Поэтому наш курс должен складываться как последовательность прерывистых единиц: фигур. Я не захотел (я не отказался?) группировать их по темам. Здесь, как мне кажется, все чаще проявляется (хотя социальная — университетская — привычка именно этого постоянно и требует) лицемерная манипуляция карточками: надо, чтобы каждый случай становился хотя бы на уровне риторики «пунктом для обсуждения», некимquaestio[86]. Это как игральные карты. Заметьте: игра (game) — нормативна, она стремится победить, преодолеть беспорядок изначально данного, случай она рассматривает как беспорядок. То же и с карточками: как и во всякой игре — game (игре в карты) единицы объединяются в семьи (по–прежнему, до сих пор): черви, пики, каре, сет, стрит. Мы же тасуем карты и достаем их в той последовательности, как они выпадут. Для меня сейчас, когда я работаю, всякая попытка тематической группировки фигур возвращает к вопросу Бувара и Пекюше: почему так, почему эдак? Почему сюда, почему туда? = Рефлекторное недоверие к ассоциативной идеологии (она же идеология развития). Девиз карточного игрока: «снимаю», то есть действую против неподвижности языка.

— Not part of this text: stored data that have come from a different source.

This design comes from an exercise in tuning for small area and a short achievable clock period on the open sky130 flow, not from production work.
Function was checked by simulation only, so behaviour that the tests miss may differ from the original.
The clock port is modelled as an ideal driver; clocking choices that lean on that would not hold on a real chip.
Power figures rest on the tool's default switching activity, not on a simulated workload.

==> flow/design.v <==
module bus_slave (
    input  logic CLK,
    input  logic RSTN,
    input  logic B_UTIL,
    input  logic B_RW,
    input  logic B_BUS_IN,
    output logic S_ACK,
    output logic S_BUS_OUT,
    output logic S_BSY
);
    logic       s_addr, s_aack, s_wdata, s_wack, s_rdata;
    logic [3:0] cnt;
    logic [7:0] addr;        
    logic       ok;          
    logic       rw;
    logic [7:0] wd;          
    logic [7:0] rd;          
    wire idle = !(s_addr || s_aack || s_wdata || s_wack || s_rdata);
    wire last = (s_addr && (cnt == 4'd15)) ||
                ((s_aack || s_wack) && (cnt[1:0] == 2'd3)) ||
                ((s_wdata || s_rdata) && (cnt[2:0] == 3'd7));
    wire ok_d   = s_addr ? ((ok || (cnt == 4'd8)) && (B_BUS_IN == (cnt == 4'd12))) : ok;
    wire addr_d = s_addr && B_UTIL && !last;
    wire aack_d = (s_addr && B_UTIL && last) || (s_aack && !last);
    wire wdata_d = (s_aack && last && ok && rw) || (s_wdata && B_UTIL && !last);
    wire wack_d = (s_wdata && B_UTIL && last) || (s_wack && !last);
    wire rdata_d = (s_aack && last && ok && !rw) || (s_rdata && !(B_UTIL && last));
    wire inc    = (idle && B_UTIL) ||
                  (!last && (s_aack || s_wack || ((s_addr || s_wdata || s_rdata) && B_UTIL)));
    wire mem_we = s_wack && (cnt[1:0] == 2'd0);
    always_ff @(posedge CLK or negedge RSTN) begin
        if (!RSTN) begin
            s_addr    <= 1'b0;
            s_aack    <= 1'b0;
            s_wdata   <= 1'b0;
            s_wack    <= 1'b0;
            s_rdata   <= 1'b0;
            cnt       <= '0;
            S_BSY     <= 1'b0;
            S_ACK     <= 1'b0;
            S_BUS_OUT <= 1'b0;
        end else begin
            s_addr    <= (idle && B_UTIL) || addr_d;
            s_aack    <= aack_d;
            s_wdata   <= wdata_d;
            s_wack    <= wack_d;
            s_rdata   <= rdata_d;
            cnt       <= inc ? cnt + 4'd1 : 4'd0;
            S_BSY     <= (idle && B_UTIL) || addr_d || aack_d || wdata_d || wack_d || rdata_d;
            S_ACK     <= wack_d || (aack_d && ok_d);
            S_BUS_OUT <= s_rdata && B_UTIL && rd[cnt[2:0]];
        end
    end
    logic [2047:0] ring;     
    logic [7:0]    ph;       
    logic [7:0]    rp;       
    logic [5:0]    rlo6;     
    logic [3:0]    rhi4;
    logic [7:0]    wq;       
    logic          wpend;    
    logic [3:0]    rlo;      
    logic [7:0]    rhi;      
    logic          rcap;     
    logic          rhit;     
    logic [15:0]   wen;      
    logic          wins;     
    logic [7:0]    tq;
    logic          rcap_q, rhit_q;
    wire rwin_n = (s_addr && (cnt >= 4'd10)) || (s_aack && !cnt[1]);
    wire       wpend_n = mem_we || (wpend && !wins);
    wire [7:0] rp_n    = {rhi4 + 4'(rlo6[5:4]), rlo6[3:0]};    
    logic [7:0] tap;
    always_comb begin
        tap = '0;
        for (int m = 0; m < 32; m++)
            tap = tap | ({8{rhi[m / 4] & rlo[m % 4]}} & ring[64*m +: 8]);
    end
    always_ff @(posedge CLK) begin
        if (idle || (s_addr && !cnt[3])) addr <= {B_BUS_IN, addr[7:1]};
        ok <= ok_d;
        if (s_addr) rw <= B_RW;
        if (s_wdata) wd <= {B_BUS_IN, wd[7:1]};
        ph    <= ph + 8'd1;
        rlo6  <= 6'(addr[3:0]) + 6'(ph[3:0]) + 6'd3;
        rhi4  <= addr[7:4] + ph[7:4];
        rp    <= rp_n;
        wq    <= mem_we ? rp_n : wq + 8'd1;
        wpend <= wpend_n;
        rcap  <= rwin_n && (rp[2:0] == 3'd0);
        for (int i = 0; i < 4; i++) rlo[i] <= (rp[4:3] == 2'(i));
        for (int i = 0; i < 8; i++) rhi[i] <= (rp[7:5] == 3'(i));
        rhit  <= wpend && !wins && (rp == wq);
        for (int j = 0; j < 16; j++)
            wen[j] <= mem_we ? (rp == 8'(16 * j)) : (wpend && !wins && (wq == 8'(16 * j)));
        wins  <= mem_we ? (rp[3:0] == 4'd0) : (wpend && !wins && (wq[3:0] == 4'd0));
        tq     <= tap;
        rcap_q <= rcap;
        rhit_q <= rhit;
        if (rcap_q) rd <= rhit_q ? wd : tq;
    end
    always_ff @(posedge CLK) begin
        for (int s = 0; s < 256; s++) begin
            if ((s % 16 == 1) && wen[s / 16])
                ring[8*s +: 8] <= wd;
            else
                ring[8*s +: 8] <= ring[8*((s + 255) % 256) +: 8];
        end
    end
endmodule
Settings: LEC_CHECK=0, CAP_MARGIN=20, CORE_MARGIN=2, CORE_UTILIZATION=75, SETUP_SLACK_MARGIN=2.4, SLEW_MARGIN=20; clock period 4.0 ns.
standard.sh (not shown) runs the stock make flow with config.mk's settings and CLKGATE_MAP_FILE= SYNTH_SCRIPT=/design/flow/synth_recipe.tcl, a recipe that flattens the netlist after the stock synthesis.
==> flow/flow/run.sh <==
#!/bin/bash
# The standard layout with a faster clock tree: clock tree synthesis builds
# clkbuf_8 leaf buffers as usual, then flow/post_cts.tcl turns its root and its
# first tree level into inverters (four root inverters fed by the clock port).
set -euo pipefail
here=$(pwd)
export CTS_ARGS="-sink_clustering_enable -repair_clock_nets -sink_clustering_size 16 -sink_clustering_max_diameter 60 -buf_list {sky130_fd_sc_hd__clkbuf_8 sky130_fd_sc_hd__clkbuf_16} -root_buf sky130_fd_sc_hd__clkbuf_16 -tree_buf sky130_fd_sc_hd__clkbuf_16 -sink_clustering_buffer sky130_fd_sc_hd__clkbuf_8"
export POST_CTS_TCL="$here/flow/post_cts.tcl"
bash standard.sh > "$here/standard_flow.log" 2>&1
Other scripts of this flow, unchanged in this note and not shown: flow/flow/post_cts.tcl
==> next run, changes <==
--- a/flow/design.v
+++ b/flow/design.v
@@ -20,12 +20,19 @@
                 ((s_aack || s_wack) && (cnt[1:0] == 2'd3)) ||
                 ((s_wdata || s_rdata) && (cnt[2:0] == 3'd7));
-    wire ok_d   = s_addr ? ((ok || (cnt == 4'd8)) && (B_BUS_IN == (cnt == 4'd12))) : ok;
-    wire addr_d = s_addr && B_UTIL && !last;
-    wire aack_d = (s_addr && B_UTIL && last) || (s_aack && !last);
-    wire wdata_d = (s_aack && last && ok && rw) || (s_wdata && B_UTIL && !last);
-    wire wack_d = (s_wdata && B_UTIL && last) || (s_wack && !last);
+    wire e8     = (cnt == 4'd8);
+    wire e12    = (cnt == 4'd12);
+    wire ok_d   = s_addr ? ((ok || e8) && (B_BUS_IN ^ !e12)) : ok;
+    wire aack_d = (B_UTIL && s_addr && last) || (s_aack && !last);
+    wire wdata_d = (s_aack && last && ok && rw) || (B_UTIL && s_wdata && !last);
+    wire wack_d = (B_UTIL && s_wdata && last) || (s_wack && !last);
     wire rdata_d = (s_aack && last && ok && !rw) || (s_rdata && !(B_UTIL && last));
-    wire inc    = (idle && B_UTIL) ||
-                  (!last && (s_aack || s_wack || ((s_addr || s_wdata || s_rdata) && B_UTIL)));
+    wire addr_d = B_UTIL && (idle || (s_addr && !last));
+    wire inc    = (!last && (s_aack || s_wack)) ||
+                  (B_UTIL && (idle || (!last && (s_addr || s_wdata || s_rdata))));
+    wire stay_hi = !((s_aack && last && !ok) || (s_wack && last) || (s_rdata && last));
+    wire stay_lo = (s_aack && !(last && !ok)) || (s_wack && !last) || s_rdata;
+    wire bsy_d  = B_UTIL ? stay_hi : stay_lo;
+    wire ack_d  = (s_wack && !last) || (s_aack && !last && ok) ||
+                  (B_UTIL && ((s_wdata && last) || (s_addr && last && ok && !B_BUS_IN)));
     wire mem_we = s_wack && (cnt[1:0] == 2'd0);
     always_ff @(posedge CLK or negedge RSTN) begin
@@ -41,5 +48,5 @@
             S_BUS_OUT <= 1'b0;
         end else begin
-            s_addr    <= (idle && B_UTIL) || addr_d;
+            s_addr    <= addr_d;
             s_aack    <= aack_d;
             s_wdata   <= wdata_d;
@@ -47,6 +54,6 @@
             s_rdata   <= rdata_d;
             cnt       <= inc ? cnt + 4'd1 : 4'd0;
-            S_BSY     <= (idle && B_UTIL) || addr_d || aack_d || wdata_d || wack_d || rdata_d;
-            S_ACK     <= wack_d || (aack_d && ok_d);
+            S_BSY     <= bsy_d;
+            S_ACK     <= ack_d;
             S_BUS_OUT <= s_rdata && B_UTIL && rd[cnt[2:0]];
         end
After rerunning: Global-route usage climbs by 0.52 points; wire length rose by 2.6%; core utilization goes up by 0.13 points; worst hold slack hardly moves; combinational power came out lower by 11%.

Между тем — согласен — писать прерывисто (фрагментами) — тоже возможно, так делают. Но — говорить фрагментами? Тело (культурное тело) противится этому, оно требует связок, переходов.Oratio = flumen,к этому нас приучила (как минимум, приучала) латинская речь,contio[87]. Здесь — проблема, с которой я уже встречался при анализе фигур Речи влюбленного. И разрешил ее тогда, искусственно расставив их (открыто демонстрируя их прерывистость) в непереходном порядке алфавита[88]; это единственное средство (иначе — чисто случайный порядок, однако я уже говорил: случайный порядок опасен тем, что он также порождает чисто логические последовательности). Я воспользуюсь тем же принципом и в этом году для своих «фигур». Возможно, впрочем, что прерывистость окажется еще более откровенной (и агрессивной), ибо отмеченные мною фигуры — гораздо более мелкие и сжатые, чем фигуры Речи влюбленного.

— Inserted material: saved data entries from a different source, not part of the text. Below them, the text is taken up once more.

Context: an optimization exercise on an open-source flow, tuned for small area and a short achievable clock period. The choices shown serve that exercise and are no tape-out recipe. No activity file was given, so power comes from the tool's default toggle rates.

==> flow/design.v <==
package uart_pkg;
  localparam int unsigned PARITY_NONE = 0;
  localparam int unsigned PARITY_ODD  = 1;
  localparam int unsigned PARITY_EVEN = 2;
  typedef enum logic [2:0] {
    IDLE,
    START,
    DATA,
    PARITY,
    STOP
  } tx_state_t;
  function automatic integer calc_ticks(input integer clk_hz, input integer baud);
    calc_ticks = clk_hz / baud;
  endfunction
  function automatic logic cfg_legal(input integer data_bits, input integer parity_mode,
                                     input integer stop_bits, input integer fifo_depth,
                                     input integer ticks);
    cfg_legal = (data_bits >= 5) && (data_bits <= 9) &&
           (parity_mode <= PARITY_EVEN) &&
           ((stop_bits == 1) || (stop_bits == 2)) &&
           (fifo_depth >= 2) && ((fifo_depth & (fifo_depth - 1)) == 0) &&
           (ticks >= 2);
  endfunction
endpackage
module uart_sync_fifo #(
  parameter int unsigned WIDTH = 8,
  parameter int unsigned N     = 257,   
  parameter int unsigned G     = 4
) (
  input  logic             clk,
  input  logic [N-1:0]     we,      
  input  logic [WIDTH-1:0] wd,      
  input  logic [WIDTH-1:0] wd_n,    
  input  logic             clean,   
  output logic [WIDTH-1:0] tap      
);
  logic [WIDTH*N-1:0] q;
  always_ff @(posedge clk)
    q[WIDTH-1:0] <= we[0] ? wd : (q[WIDTH*N-1 -: WIDTH] & {WIDTH{~clean}});
  for (genvar p = 1; p < N; p++) begin : g_pos
    if (p % G != 0) begin : g_hop
      always_ff @(posedge clk) q[WIDTH*p +: WIDTH] <= q[WIDTH*(p-1) +: WIDTH];
    end else if ((p / G) % 2 == 1) begin : g_wr0
      always_ff @(posedge clk)
        q[WIDTH*p +: WIDTH] <= ~(({WIDTH{we[p]}} & wd) | q[WIDTH*(p-1) +: WIDTH]);
    end else begin : g_wr1
      always_ff @(posedge clk)
        q[WIDTH*p +: WIDTH] <= ~(({WIDTH{~we[p]}} | wd_n) & q[WIDTH*(p-1) +: WIDTH]);
    end
  end
  assign tap = q[WIDTH*N-1 -: WIDTH];
endmodule
module uart_tx_cfg #(
  parameter int unsigned CLK_FREQ    = 50_000_000,
  parameter int unsigned BAUD_RATE   = 115200,
  parameter int unsigned DATA_BITS   = 8,
  parameter int unsigned PARITY_MODE = 0,
  parameter int unsigned STOP_BITS   = 1,
  parameter int unsigned FIFO_DEPTH  = 256
) (
  input  logic                          CLK,
  input  logic                          RST,
  input  logic                          i_valid,
  input  logic [DATA_BITS-1:0]          i_data,
  output logic                          o_ready,
  output logic                          o_tx,
  output logic                          o_busy,
  output logic [$clog2(FIFO_DEPTH):0]   o_level
);
  localparam int unsigned TICKS = uart_pkg::calc_ticks(CLK_FREQ, BAUD_RATE);
  localparam int unsigned TW    = $clog2(TICKS);
  localparam int unsigned LW    = $clog2(FIFO_DEPTH) + 1;
  localparam int unsigned N     = FIFO_DEPTH + 1;
  localparam int unsigned PW    = $clog2(N);
  localparam int unsigned G     = 4;
  localparam int unsigned GW    = $clog2(G);
  if (!(DATA_BITS == 8 && PARITY_MODE == uart_pkg::PARITY_NONE && STOP_BITS == 1 &&
        FIFO_DEPTH == 256 && uart_pkg::cfg_legal(DATA_BITS, PARITY_MODE, STOP_BITS,
                                                 FIFO_DEPTH, TICKS))) begin : g_cfg_err
    $error("uart_tx_cfg: only DATA_BITS 8, PARITY_MODE 0, STOP_BITS 1, FIFO_DEPTH 256 are supported");
  end
  localparam logic [1:0] S_IDLE = 2'd0, S_START = 2'd1, S_DATA = 2'd2, S_STOP = 2'd3;
  logic [1:0]           state_q, state_d;
  logic [TW-1:0]        tick_q, tick_d;
  logic [2:0]           c_q, c_d;
  logic                 nb_q, nb_d, nx_q, nx_d, nxv_q, nxv_d;
  logic                 txn_q, tx_d, busy_q, busy_d;    
  logic                 te_q, kz_q;          
  logic [LW-1:0]        lvo_q;               
  logic [LW-1:0]        level_q, level_d;
  logic [G-1:0]         pend_q, pend_d;
  logic [DATA_BITS-1:0] dly_q [G-1];
  logic [DATA_BITS-1:0] wd_q, wd_n_q, wd_d;
  logic                 wr, wr_q, full_q;
  logic [PW-1:0]        k_q, k_d;    
  logic [PW-1:0]        m_q, m_d;    
  logic                 push, pop, nonempty, tick_end, want, fetch, cap, clean;
  logic                 sweep_q;
  logic [N-1:0]         we;
  logic [DATA_BITS-1:0] tap;
  function automatic logic [PW-1:0] inc_pw(input logic [PW-1:0] v);
    logic c;
    c = 1'b1;
    for (int i = 0; i < PW; i++) begin
      inc_pw[i] = v[i] ^ c;
      c         = c & v[i];
    end
  endfunction
  assign nonempty = (level_q != '0);
  assign push     = i_valid && !level_q[LW-1];
  assign tick_end = te_q;
  assign wr      = wr_q;
  always_comb begin
    logic older;
    pend_d[0] = push;
    for (int j = 1; j < G; j++) begin
      older = 1'b0;
      for (int i = j; i < G; i++) older = older | pend_q[i];
      pend_d[j] = pend_q[j-1] && !(wr && !older);
    end
    wd_d = i_data;
    for (int j = 1; j < G; j++) if (pend_d[j]) wd_d = dly_q[j-1];
  end
  assign want  = ((state_q == S_START) || ((state_q == S_DATA) && (c_q != '0))) && !nxv_q;
  assign fetch = want && kz_q;                   
  assign cap   = fetch && (c_q == 3'd7);         
  assign clean = sweep_q || cap;
  always_comb begin
    k_d = cap ? k_q : (k_q[PW-1] ? '0 : inc_pw(k_q));    
    m_d = wr ? m_q : (m_q[PW-1] ? '0 : inc_pw(m_q));
    for (int p = 0; p < N; p++) we[p] = (p % G == 0) && wr && (m_q[PW-1:GW] == (PW-GW)'(p / G));
  end
  uart_sync_fifo #(.WIDTH(DATA_BITS), .N(N), .G(G)) u_fifo (
    .clk   (CLK),
    .we    (we),
    .wd    (wd_q),
    .wd_n  (wd_n_q),
    .clean (clean),
    .tap   (tap)
  );
  always_comb begin
    state_d = state_q;
    tick_d  = tick_q;
    c_d     = c_q;
    nb_d    = nb_q;
    nx_d    = fetch ? tap[c_q] : nx_q;
    nxv_d   = nxv_q || fetch;
    tx_d    = 1'b1;
    busy_d  = 1'b1;
    pop     = 1'b0;
    if (state_q != S_IDLE) tick_d = tick_end ? '0 : tick_q + TW'(1);
    case (state_q)
      S_IDLE: begin
        busy_d = 1'b0;
        if (nonempty) begin
          pop     = 1'b1;
          state_d = S_START;
          tick_d  = '0;
        end
      end
      S_START: begin
        tx_d = 1'b0;
        if (tick_end) begin
          state_d = S_DATA;
          nb_d    = nx_q;
          nxv_d   = 1'b0;
          c_d     = 3'd1;
        end
      end
      S_DATA: begin
        tx_d = nb_q;
        if (tick_end) begin
          if (c_q == '0) begin
            state_d = S_STOP;
          end else begin
            nb_d  = nx_q;
            nxv_d = 1'b0;
            c_d   = c_q + 3'd1;
          end
        end
      end
      default: begin
        if (tick_end) begin
          if (nonempty) begin
            pop     = 1'b1;
            state_d = S_START;
          end else begin
            state_d = S_IDLE;
          end
        end
      end
    endcase
  end
  always_comb begin
    logic [LW-1:0] up, dn;
    logic          c, b;
    c = 1'b1;
    b = 1'b1;
    for (int i = 0; i < LW; i++) begin
      up[i] = level_q[i] ^ c;
      dn[i] = level_q[i] ^ b;
      c     = c & level_q[i];
      b     = b & !level_q[i];
    end
    if (push) level_d = pop ? level_q : up;
    else      level_d = pop ? dn : level_q;
  end
  always_ff @(posedge CLK or negedge RST) begin
    if (!RST) begin
      state_q <= S_IDLE;
      c_q     <= '0;
      nxv_q   <= 1'b0;
      txn_q   <= 1'b0;
      lvo_q   <= '0;
      kz_q    <= 1'b1;
      busy_q  <= 1'b0;
      level_q <= '0;
      pend_q  <= '0;
      k_q     <= '0;
      m_q     <= '0;
      sweep_q <= 1'b1;
      tick_q  <= '0;
      te_q    <= 1'b0;
      wr_q    <= 1'b0;
      full_q  <= 1'b0;
    end else begin
      state_q <= state_d;
      c_q     <= c_d;
      nxv_q   <= nxv_d;
      txn_q   <= !tx_d;
      lvo_q   <= level_d;
      kz_q    <= cap || k_q[PW-1];
      busy_q  <= busy_d;
      level_q <= level_d;
      pend_q  <= pend_d;
      k_q     <= k_d;
      m_q     <= m_d;
      sweep_q <= sweep_q && !k_q[PW-1];
      tick_q  <= tick_d;
      te_q    <= (state_q != S_IDLE) && (tick_q == TW'(TICKS - 2));
      wr_q    <= (m_d[GW-1:0] == '0) && (pend_d != '0);
      full_q  <= (level_d == LW'(FIFO_DEPTH));
    end
  end
  always_ff @(posedge CLK) begin
    nb_q    <= nb_d;
    nx_q    <= nx_d;
    dly_q[0] <= i_data;
    for (int j = 1; j < G - 1; j++) dly_q[j] <= dly_q[j-1];
    wd_q     <= wd_d;
    wd_n_q   <= ~wd_d;
  end
  assign o_tx    = !txn_q;
  assign o_busy  = busy_q;
  assign o_ready = !full_q;
  assign o_level = lvo_q;
endmodule
make LEC_CHECK=0 CAP_MARGIN=20 CORE_MARGIN=2 CORE_UTILIZATION=65 CTS_CLUSTER_DIAMETER=80 CTS_CLUSTER_SIZE=30 SETUP_SLACK_MARGIN=2.5 SLEW_MARGIN=20 finish   # period 4.5 ns
run.sh (not shown) runs the stock make flow with config.mk's settings and CLKGATE_MAP_FILE= SYNTH_SCRIPT=/design/flow/synth_recipe.tcl, a recipe that flattens the netlist after the stock synthesis.
The baseline passed the timing, DRC and antenna checks.
Rerun with:
--- a/flow/design.v
+++ b/flow/design.v
@@ -83,33 +83,42 @@
   logic [1:0]           state_q, state_d;
   logic [TW-1:0]        tick_q, tick_d;
   logic [2:0]           c_q, c_d;
   logic                 nb_q, nb_d, nx_q, nx_d, nxv_q, nxv_d;
   logic                 txn_q, tx_d, busy_q, busy_d;    
   logic                 te_q, kz_q;          
-  logic [LW-1:0]        lvo_q;               
+  logic [LW-1:0]        lvo_q, lvn_q;
   logic [LW-1:0]        level_q, level_d;
   logic [G-1:0]         pend_q, pend_d;
   logic [DATA_BITS-1:0] dly_q [G-1];
   logic [DATA_BITS-1:0] wd_q, wd_n_q, wd_d;
-  logic                 wr, wr_q, full_q;
+  logic                 wr, wr_q, full_q, ne_q;    
   logic [PW-1:0]        k_q, k_d;    
   logic [PW-1:0]        m_q, m_d;    
   logic                 push, pop, nonempty, tick_end, want, fetch, cap, clean;
   logic                 sweep_q;
   logic [N-1:0]         we;
   logic [DATA_BITS-1:0] tap;
   function automatic logic [PW-1:0] inc_pw(input logic [PW-1:0] v);
-    logic c;
-    c = 1'b1;
+    logic [PW-1:0] m;    
+    m = '0;
     for (int i = 0; i < PW; i++) begin
-      inc_pw[i] = v[i] ^ c;
-      c         = c & v[i];
-    end
-  endfunction
-  assign nonempty = (level_q != '0);
+      inc_pw[i] = v[i] ^ ((v & m) == m);
+      m[i]      = 1'b1;
+    end
+  endfunction
+  function automatic logic [PW-1:0] dec_pw(input logic [PW-1:0] v);
+    logic [PW-1:0] m;    
+    m = '0;
+    for (int i = 0; i < PW; i++) begin
+      dec_pw[i] = v[i] ^ ((v & m) == '0);
+      m[i]      = 1'b1;
+    end
+  endfunction
+  assign level_q  = ~lvn_q;
+  assign nonempty = ne_q;
   assign push     = i_valid && !level_q[LW-1];
   assign tick_end = te_q;
   assign wr      = wr_q;
   always_comb begin
     logic older;
     pend_d[0] = push;
@@ -145,13 +154,13 @@
     nb_d    = nb_q;
     nx_d    = fetch ? tap[c_q] : nx_q;
     nxv_d   = nxv_q || fetch;
     tx_d    = 1'b1;
     busy_d  = 1'b1;
     pop     = 1'b0;
-    if (state_q != S_IDLE) tick_d = tick_end ? '0 : tick_q + TW'(1);
+    if (state_q != S_IDLE) tick_d = tick_end ? '0 : inc_pw(tick_q);
     case (state_q)
       S_IDLE: begin
         busy_d = 1'b0;
         if (nonempty) begin
           pop     = 1'b1;
           state_d = S_START;
@@ -190,59 +199,56 @@
         end
       end
     endcase
   end
   always_comb begin
     logic [LW-1:0] up, dn;
-    logic          c, b;
-    c = 1'b1;
-    b = 1'b1;
-    for (int i = 0; i < LW; i++) begin
-      up[i] = level_q[i] ^ c;
-      dn[i] = level_q[i] ^ b;
-      c     = c & level_q[i];
-      b     = b & !level_q[i];
-    end
+    up = inc_pw(level_q);
+    dn = dec_pw(level_q);
     if (push) level_d = pop ? level_q : up;
     else      level_d = pop ? dn : level_q;
   end
   always_ff @(posedge CLK or negedge RST) begin
     if (!RST) begin
       state_q <= S_IDLE;
       c_q     <= '0;
       nxv_q   <= 1'b0;
       txn_q   <= 1'b0;
       lvo_q   <= '0;
       kz_q    <= 1'b1;
       busy_q  <= 1'b0;
-      level_q <= '0;
+      lvn_q   <= '1;
       pend_q  <= '0;
       k_q     <= '0;
       m_q     <= '0;
       sweep_q <= 1'b1;
       tick_q  <= '0;
       te_q    <= 1'b0;
       wr_q    <= 1'b0;
       full_q  <= 1'b0;
+      ne_q    <= 1'b0;
     end else begin
       state_q <= state_d;
       c_q     <= c_d;
       nxv_q   <= nxv_d;
       txn_q   <= !tx_d;
       lvo_q   <= level_d;
       kz_q    <= cap || k_q[PW-1];
       busy_q  <= busy_d;
-      level_q <= level_d;
+      lvn_q   <= ~level_d;
       pend_q  <= pend_d;
       k_q     <= k_d;
       m_q     <= m_d;
       sweep_q <= sweep_q && !k_q[PW-1];
       tick_q  <= tick_d;
       te_q    <= (state_q != S_IDLE) && (tick_q == TW'(TICKS - 2));
       wr_q    <= (m_d[GW-1:0] == '0) && (pend_d != '0);
-      full_q  <= (level_d == LW'(FIFO_DEPTH));
+      if (push && !pop)      full_q <= (level_q == LW'(FIFO_DEPTH - 1));
+      else if (pop && !push) full_q <= 1'b0;
+      if (push && !pop)      ne_q <= 1'b1;
+      else if (pop && !push) ne_q <= (level_q != LW'(1));
     end
   end
   always_ff @(posedge CLK) begin
     nb_q    <= nb_d;
     nx_q    <= nx_d;
     dly_q[0] <= i_data;
Outcome: Cell area hardly moves; total power goes down by 8.6%; first-iteration DRC count goes up by 7.6%; final cell count goes down by 0.33%; core utilization goes down by 0.45 points; clock-buffer cell count goes up by 1; global-route usage goes down by 0.57 points; register-to-register slack gains 0.50 ns; synthesized area goes up by 0.95%.
Function was not checked in any run of this note: the RTL went through the layout flow alone.

-- what the ideal ports hide --
No port has a modelled driver above. Below, the same layouts with a new extraction and two added sets of constraints. Step 1, drivers: a clkbuf_16 drives CLK and a buf_2 each remaining input, both assumed. Step 2, shift: input delay + t, output delay - t, t = (earliest + latest rising clock arrival at the registers) / 2. This alone moves slack from input paths to output paths. Slacks: no drivers / after step 1 / after step 2; pairs: no drivers / after step 1.
run | t, ns | setup WS [ns] | hold slack, ns | latest minus earliest clock arrival (ns) | slew at the worst register clock pin (ns)
the first run | 0.724 | 1.983 / 1.935 / 1.386 | 0.316 / 0.316 / 0.316 | 0.028 / 0.029 | 0.12 / 0.12
the second run | 0.712 | 2.378 / 2.309 / 1.840 | 0.132 / 0.085 / 0.325 | 0.026 / 0.026 | 0.11 / 0.11
After both steps every run listed still meets setup and hold. The setup slack of the first run, which loses most, moves by -0.048 ns with the drivers and by -0.597 ns with both steps.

Такой метод выделения фигур, естественно, предполагает и определенную политику (ср. «Вступительную лекцию»): политику, претендующую на деконструкцию метаязыка[89].
Эти фигуры — часто мелкие, часто отрывочные. Я буду вновь представлять их в алфавитном порядке, чтобы лишний раз подтвердить, что не стремлюсь привязать их — по крайней мере пока — к какой–либо объединяющей идее. Признаю, что это может утомлять и создавать ощущение какого–то порхания и распыления — тем более, что некоторые из этих фигур, резко отличаясь от других, Могут показаться слабо связанными с Жизнью–Вместе: вращающимися где–то вокруг нее, но часто — вдали. Надеюсь, я достаточно представил — не обосновал, но изложил содержание курса, который, можно сказать, будет вращаться вокруг нашего предмета («Жизни–Вместе») — иногда довольно высоко над ним, — и я пока не знаю, сумею ли совершить на него посадку. Ведь это исследование, которое еще продолжается. Действительно, я полагаю, что для пользы преподавания его участники должны быть в таком отношении, чтобы тот, кто говорит, знал лишь немногим больше, чем тот, кто слушает (и даже — в некоторых пунктах — меньше последнего; отношение здесь двустороннее). Это — Исследование, а не Урок.